LLK

Glossary terms explained

LLK Terms

  • Lookahead set
  • Lookahead set at a given depth k is the set of possible tokens at k tokens ahead from the current token in the alternative. The parser can choose between two alternatives if there is a depth, the deterministic depth, that the lookahead set for the two alternatives at that depth do not intersect.
  • Deterministic depth
  • The minimum lookahead depth in which alternatives are have disjoint lookahead set.
  • Incomplete depths
  • When calculating the lookahead set of a rule reference at a paritcular depth, the end of the rule may be reached before the required depth. The remaining depth is marked as the incomplete depth. For example:
    void a() : {} 
    {
        b() A B E F G
    }
    void b() : {}
    {
        C 
    }
    
    %LA(5) b() has incomplete depth= 4, since b only has a depth of 1. %LA(5) a() would see lookahead set {F}.
  • A lookahead set usually has a Set of incomplete depths since there may be more than one incomplete depth, eg. when alternatives with different length are encountered.
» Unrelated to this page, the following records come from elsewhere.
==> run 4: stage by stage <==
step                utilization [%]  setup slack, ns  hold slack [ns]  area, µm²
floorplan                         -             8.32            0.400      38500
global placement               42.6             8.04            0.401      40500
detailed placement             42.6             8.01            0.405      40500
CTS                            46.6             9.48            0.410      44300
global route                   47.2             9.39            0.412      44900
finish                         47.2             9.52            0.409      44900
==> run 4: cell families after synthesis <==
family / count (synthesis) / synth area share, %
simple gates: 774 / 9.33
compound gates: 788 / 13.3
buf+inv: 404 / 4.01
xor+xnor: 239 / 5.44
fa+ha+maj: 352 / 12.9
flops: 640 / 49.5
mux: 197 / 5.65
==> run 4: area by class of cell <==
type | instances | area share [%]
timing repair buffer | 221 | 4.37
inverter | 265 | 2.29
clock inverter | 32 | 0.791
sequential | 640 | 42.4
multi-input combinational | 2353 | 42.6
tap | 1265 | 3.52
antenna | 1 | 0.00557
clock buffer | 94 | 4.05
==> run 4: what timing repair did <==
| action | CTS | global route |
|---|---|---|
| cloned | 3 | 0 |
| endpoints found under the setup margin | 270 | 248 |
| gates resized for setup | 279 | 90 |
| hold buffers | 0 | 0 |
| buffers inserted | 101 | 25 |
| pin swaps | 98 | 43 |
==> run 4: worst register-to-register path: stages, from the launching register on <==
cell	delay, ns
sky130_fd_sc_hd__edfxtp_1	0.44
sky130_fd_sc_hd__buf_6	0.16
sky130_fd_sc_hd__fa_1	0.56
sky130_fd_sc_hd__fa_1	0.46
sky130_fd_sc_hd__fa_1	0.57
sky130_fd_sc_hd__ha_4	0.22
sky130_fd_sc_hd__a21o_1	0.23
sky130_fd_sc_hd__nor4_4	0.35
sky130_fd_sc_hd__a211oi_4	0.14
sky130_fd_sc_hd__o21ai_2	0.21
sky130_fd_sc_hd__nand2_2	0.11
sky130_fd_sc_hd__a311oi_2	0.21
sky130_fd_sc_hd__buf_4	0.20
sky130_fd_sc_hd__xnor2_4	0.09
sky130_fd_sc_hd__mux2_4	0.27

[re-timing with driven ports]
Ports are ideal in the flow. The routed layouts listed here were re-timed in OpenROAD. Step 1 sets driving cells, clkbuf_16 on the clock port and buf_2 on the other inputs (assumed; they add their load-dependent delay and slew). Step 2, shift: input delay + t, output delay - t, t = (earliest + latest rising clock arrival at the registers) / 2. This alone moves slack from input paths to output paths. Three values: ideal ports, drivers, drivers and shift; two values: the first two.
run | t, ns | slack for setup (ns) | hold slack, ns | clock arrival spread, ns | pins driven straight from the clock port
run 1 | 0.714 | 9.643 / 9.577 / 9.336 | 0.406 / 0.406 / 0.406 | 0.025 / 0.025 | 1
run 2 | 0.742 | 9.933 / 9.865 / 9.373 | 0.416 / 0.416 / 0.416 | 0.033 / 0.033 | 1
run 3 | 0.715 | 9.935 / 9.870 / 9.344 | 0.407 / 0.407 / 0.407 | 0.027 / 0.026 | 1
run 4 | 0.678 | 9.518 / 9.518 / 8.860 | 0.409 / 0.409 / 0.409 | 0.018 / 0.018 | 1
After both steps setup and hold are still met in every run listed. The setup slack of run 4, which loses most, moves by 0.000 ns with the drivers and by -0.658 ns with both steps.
Source: an optimization exercise on an open RTL-to-GDS flow (aim: small area, a short achievable clock period and few clock cycles per item). Production flows keep margins and buffers that such runs may drop. Only simulation tests tie the RTL to the original design; equivalence was not proved.

==> flow/design.v <==
module aes_sbox_ti_core #(
    parameter int LAT = 4
) (
    input  logic        clk_i,
    input  logic        rst_ni,
    input  logic [7:0]  s0_i,
    input  logic [7:0]  s1_i,
    input  logic [15:0] rnd_i,
    output logic [7:0]  s0_o,
    output logic [7:0]  s1_o
);
    function automatic logic [7:0] gmul(input logic [7:0] a, input logic [7:0] b);
        logic [7:0] p, x;
        p = '0;
        x = a;
        for (int i = 0; i < 8; i++) begin
            p = b[i] ? p ^ x : p;
            x = {x[6:0], 1'b0} ^ (x[7] ? 8'h1b : 8'h00);
        end
        gmul = p;
    endfunction
    function automatic logic [15:0] sqs(input logic [15:0] a);
        sqs = {gmul(a[15:8], a[15:8]), gmul(a[7:0], a[7:0])};
    endfunction
    function automatic logic [15:0] dom(input logic [15:0] a, input logic [15:0] b, input logic [7:0] z);
        dom = {gmul(a[15:8], b[15:8]) ^ gmul(a[15:8], b[7:0]) ^ z,
                gmul(a[7:0], b[7:0]) ^ gmul(a[7:0], b[15:8]) ^ z};
    endfunction
    function automatic logic [7:0] lin(input logic [7:0] a);
        lin = a ^ {a[6:0], a[7]} ^ {a[5:0], a[7:6]} ^ {a[4:0], a[7:5]} ^ {a[3:0], a[7:4]};
    endfunction
    logic [15:0] x3_q, x2a_q, r1_q, x15_q, x12_q, x2b_q, r2_q, x252_q, x2c_q, r3_q, y_q;
    logic [15:0] x3_d, x2a_d, x15_d, x12_d, x252_d, x254, y_d;
    logic [7:0]  zc, zd;
    always_comb begin
        x2a_d  = sqs({s1_i, s0_i});
        x3_d   = dom(x2a_d, {s1_i, s0_i}, rnd_i[7:0]);
        x12_d  = sqs(sqs(x3_q));
        x15_d  = dom(x12_d, x3_q, r1_q[15:8]);
        zc     = r2_q[7:0] ^ {r2_q[11:8], r2_q[15:12]};
        x252_d = dom(sqs(sqs(sqs(sqs(x15_q)))), x12_q, zc);
        zd     = r3_q[15:8] ^ {r3_q[4:0], r3_q[7:5]};
        x254   = dom(x252_q, x2c_q, zd);
        y_d    = {lin(x254[15:8]) ^ 8'h63, lin(x254[7:0])};
    end
    always_ff @(posedge clk_i) begin
        if (!rst_ni) begin
            {x3_q, x2a_q, r1_q, x15_q, x12_q, x2b_q, r2_q, x252_q, x2c_q, r3_q, y_q} <= '0;
        end else begin
            x3_q   <= x3_d;
            x2a_q  <= x2a_d;
            r1_q   <= rnd_i;
            x15_q  <= x15_d;
            x12_q  <= x12_d;
            x2b_q  <= x2a_q;
            r2_q   <= r1_q;
            x252_q <= x252_d;
            x2c_q  <= x2b_q;
            r3_q   <= r2_q;
            y_q    <= y_d;
        end
    end
    if (LAT > 4) begin : g_pad
        logic [15:0] pad_q [LAT-4];
        always_ff @(posedge clk_i) begin
            pad_q[0] <= rst_ni ? y_q : '0;
            for (int i = 1; i < LAT - 4; i++) pad_q[i] <= rst_ni ? pad_q[i-1] : '0;
        end
        assign {s1_o, s0_o} = pad_q[LAT-5];
    end else begin : g_nopad
        assign {s1_o, s0_o} = y_q;
    end
endmodule
module aes_sbox_lanes #(
    parameter int LANES      = 4,
    parameter int CORE_LAT   = 4,
    parameter int FIFO_DEPTH = 8
) (
    input  logic                              clock,
    input  logic                              reset,
    input  logic                              in_valid,
    output logic                              in_ready,
    input  logic [8*LANES-1:0]                in_share0,
    input  logic [8*LANES-1:0]                in_share1,
    input  logic                              rnd_valid,
    output logic                              rnd_ready,
    input  logic [16*LANES-1:0]               rnd_data,
    input  logic [16*LANES-1:0]               prng_seed,
    output logic                              out_valid,
    input  logic                              out_ready,
    output logic [8*LANES-1:0]                out_share0,
    output logic [8*LANES-1:0]                out_share1,
    output logic [$clog2(FIFO_DEPTH+1)-1:0]   credits_used
);
    localparam int CW = $clog2(FIFO_DEPTH + 1);
    localparam int PW = $clog2(FIFO_DEPTH);
    localparam int W  = 16 * LANES;
    logic                 accept, push, pop;
    logic [16*LANES-1:0]  rnd, core_r;
    logic [8*LANES-1:0]   core_s0, core_s1, core_o0, core_o1;
    logic [CORE_LAT-1:0]  vpipe_q, vpipe_d;
    logic [CW-1:0]        cred_q, cred_d, cnt_q, cnt_d;
    logic [PW-1:0]        wr_q, wr_d, rd_q, rd_d;
    logic [W-1:0]         mem_q [FIFO_DEPTH];
    logic unused_seed;
    assign rnd         = rnd_data;
    assign accept      = in_valid & rnd_valid & in_ready;
    assign rnd_ready   = accept;
    assign unused_seed = ^prng_seed;
    assign in_ready     = (cred_q < CW'(FIFO_DEPTH)) & ~reset;
    assign credits_used = cred_q;
    assign core_s0 = accept ? in_share0 : '0;
    assign core_s1 = accept ? in_share1 : '0;
    assign core_r  = accept ? rnd : '0;
    for (genvar l = 0; l < LANES; l++) begin : g_lane
        aes_sbox_ti_core #(.LAT(CORE_LAT)) u_core (
            .clk_i  (clock),
            .rst_ni (~reset),
            .s0_i   (core_s0[8*l +: 8]),
            .s1_i   (core_s1[8*l +: 8]),
            .rnd_i  (core_r[16*l +: 16]),
            .s0_o   (core_o0[8*l +: 8]),
            .s1_o   (core_o1[8*l +: 8])
        );
    end
    assign push       = vpipe_q[CORE_LAT-1];
    assign out_valid  = (cnt_q != '0) & ~reset;
    assign pop        = out_valid & out_ready;
    assign out_share0 = out_valid ? mem_q[rd_q][8*LANES-1:0] : '0;
    assign out_share1 = out_valid ? mem_q[rd_q][W-1:8*LANES] : '0;
    always_comb begin
        vpipe_d = {vpipe_q[CORE_LAT-2:0], accept};
        cred_d  = cred_q + CW'(accept) - CW'(pop);
        cnt_d   = cnt_q + CW'(push) - CW'(pop);
        wr_d    = !push ? wr_q : (wr_q == PW'(FIFO_DEPTH - 1)) ? '0 : wr_q + 1'b1;
        rd_d    = !pop ? rd_q : (rd_q == PW'(FIFO_DEPTH - 1)) ? '0 : rd_q + 1'b1;
    end
    always_ff @(posedge clock) begin
        if (reset) begin
            vpipe_q <= '0;
            cred_q  <= '0;
            cnt_q   <= '0;
            wr_q    <= '0;
            rd_q    <= '0;
        end else begin
            vpipe_q <= vpipe_d;
            cred_q  <= cred_d;
            cnt_q   <= cnt_d;
            wr_q    <= wr_d;
            rd_q    <= rd_d;
        end
    end
    always_ff @(posedge clock) begin
        if (push && !reset) mem_q[wr_q] <= {core_o1, core_o0};
    end
endmodule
The following has multiple incomplete depths,
    void a() : {} 
    {
        b() A B E F G;
    }
    void b() : {} 
    {
        D C  // initial k=5, incomplete depth=3
        | 
        C  // initial k=5, incomplete depth=4
    }
    
    Here, LOOKAHEAD(5) b() returns a set of incomplete depths {3, 4}. Those are the lookahead depths past the rule ref b() needed for the local follow.
  • Epsilon flag
  • Do not confuse the epsilon flag with the incomplete depths (for such purpose, LLK use name incomplete depths instead of epsilon depths). Incomplete depths are normal condition and are intermediate results, lookahead set calculation may continue. While epsilon flag indicates a terminating condition (ie. lookahead set calculation has to stop). For example when requesting the lookahead set at depth beyond depth of a syntactic lookahead, or there is reference cycle, it return epsilon.
  • Greediness
  • When greedy is asserted true, ()?, ()+ and ()* loops have priority over the exit path and suppress conflict warnings.
    ILLKToken STRING() :
    {
        '"' 
        (
            c=ESCAPE()
            |
            (
                '\n'
                | 
                '\r' ( %GREEDY : '\n')?
            )
            |
            ~<"\"\r\n\\">
        )*
        '"'
    }
    
  • For non-greedy situation, use semantic lookahead. Example:
    void comment(): {}
    {
        "/*"
        (
            ( '\r' '\n' | '\r' | '\n' )
            |
            %LA({!(LA(1)=='*' && LA(2)=='/')})
            ~( '\n' | '\r' )
        )*
        "*/"
    }
    
  • Vocabulary
  • Vocabulary is a set of token types. Each grammar has an input vocabulary (ie. token types it can recognize in the input stream) and an output vocabulary (the token types that it can produce). For lexer, the input vocabulary is the valid characters, the output vocabulary are the output lexer tokens. The input vocabulary of a parser is the output vocabulary of its lexer, ... etc.
  • Keyword section
  • Keywords declared in keyword declarations are not rules. They are simply entered into a keyword table. Lexer rule, such as IDENTIFIER, has to explicitly lookup the keyword with builtin methods and return the proper token type.
  • LLK provide syntax to support context dependent keywords. Keyword declaration can specify a context in which the keyword would be enabled. Example:
    GET(accessor)="get";
    
    Two builtin methods llkEnableContext(String context) and llkDisableContext(String context) can be used in parser to enable/disable a particular context. All contexts by default are enabled at startup.
  • In the following example, keyword lookup is preformed after the ID() rule is matched. If the accessor context is disabled, lookup for "get" and "set" would fail and token type ID would be returned.
    KEYWORDS {
        PUBLIC="public";
        GET(accessor)="get";
        SET(accessor)="set";
    }
    
    void ID() : {
        int start=llkGetOffset();
    }
    {
        ( 'a'..'z' | 'A'..'Z' | '_' | '$' )
        ( 'a'..'z' | 'A'..'Z' | '_' | '$' | '0'..'9' )*
        { 
            llkType=lkLookupKeyword(llkSource, start, llkGetOffset(), ID); 
        }
    }
    
  • Literal rule
  • Literal rule is special simplified syntax in lexer grammar to declare literal string tokens and thus it accept only string references on the right hand side. Example:
    ASSIGN: "=";
    EQUAL: "==";
    
    In addition to the simplified syntax, literal rule allows optimization during code generation to take advantage of the fact that they always have finite deterministic depth. Conflicts among literal rules are implicitly resolved by giving higher priority to longer match. The Lookahead option for the lexer grammar is adjusted to accommodate the max. lookahead depth (k) required for the literal rules. Conflicts between literals rules and normal lexer rules, with the adjusted lookahead depth, are still reported and need to be resolved explicitly.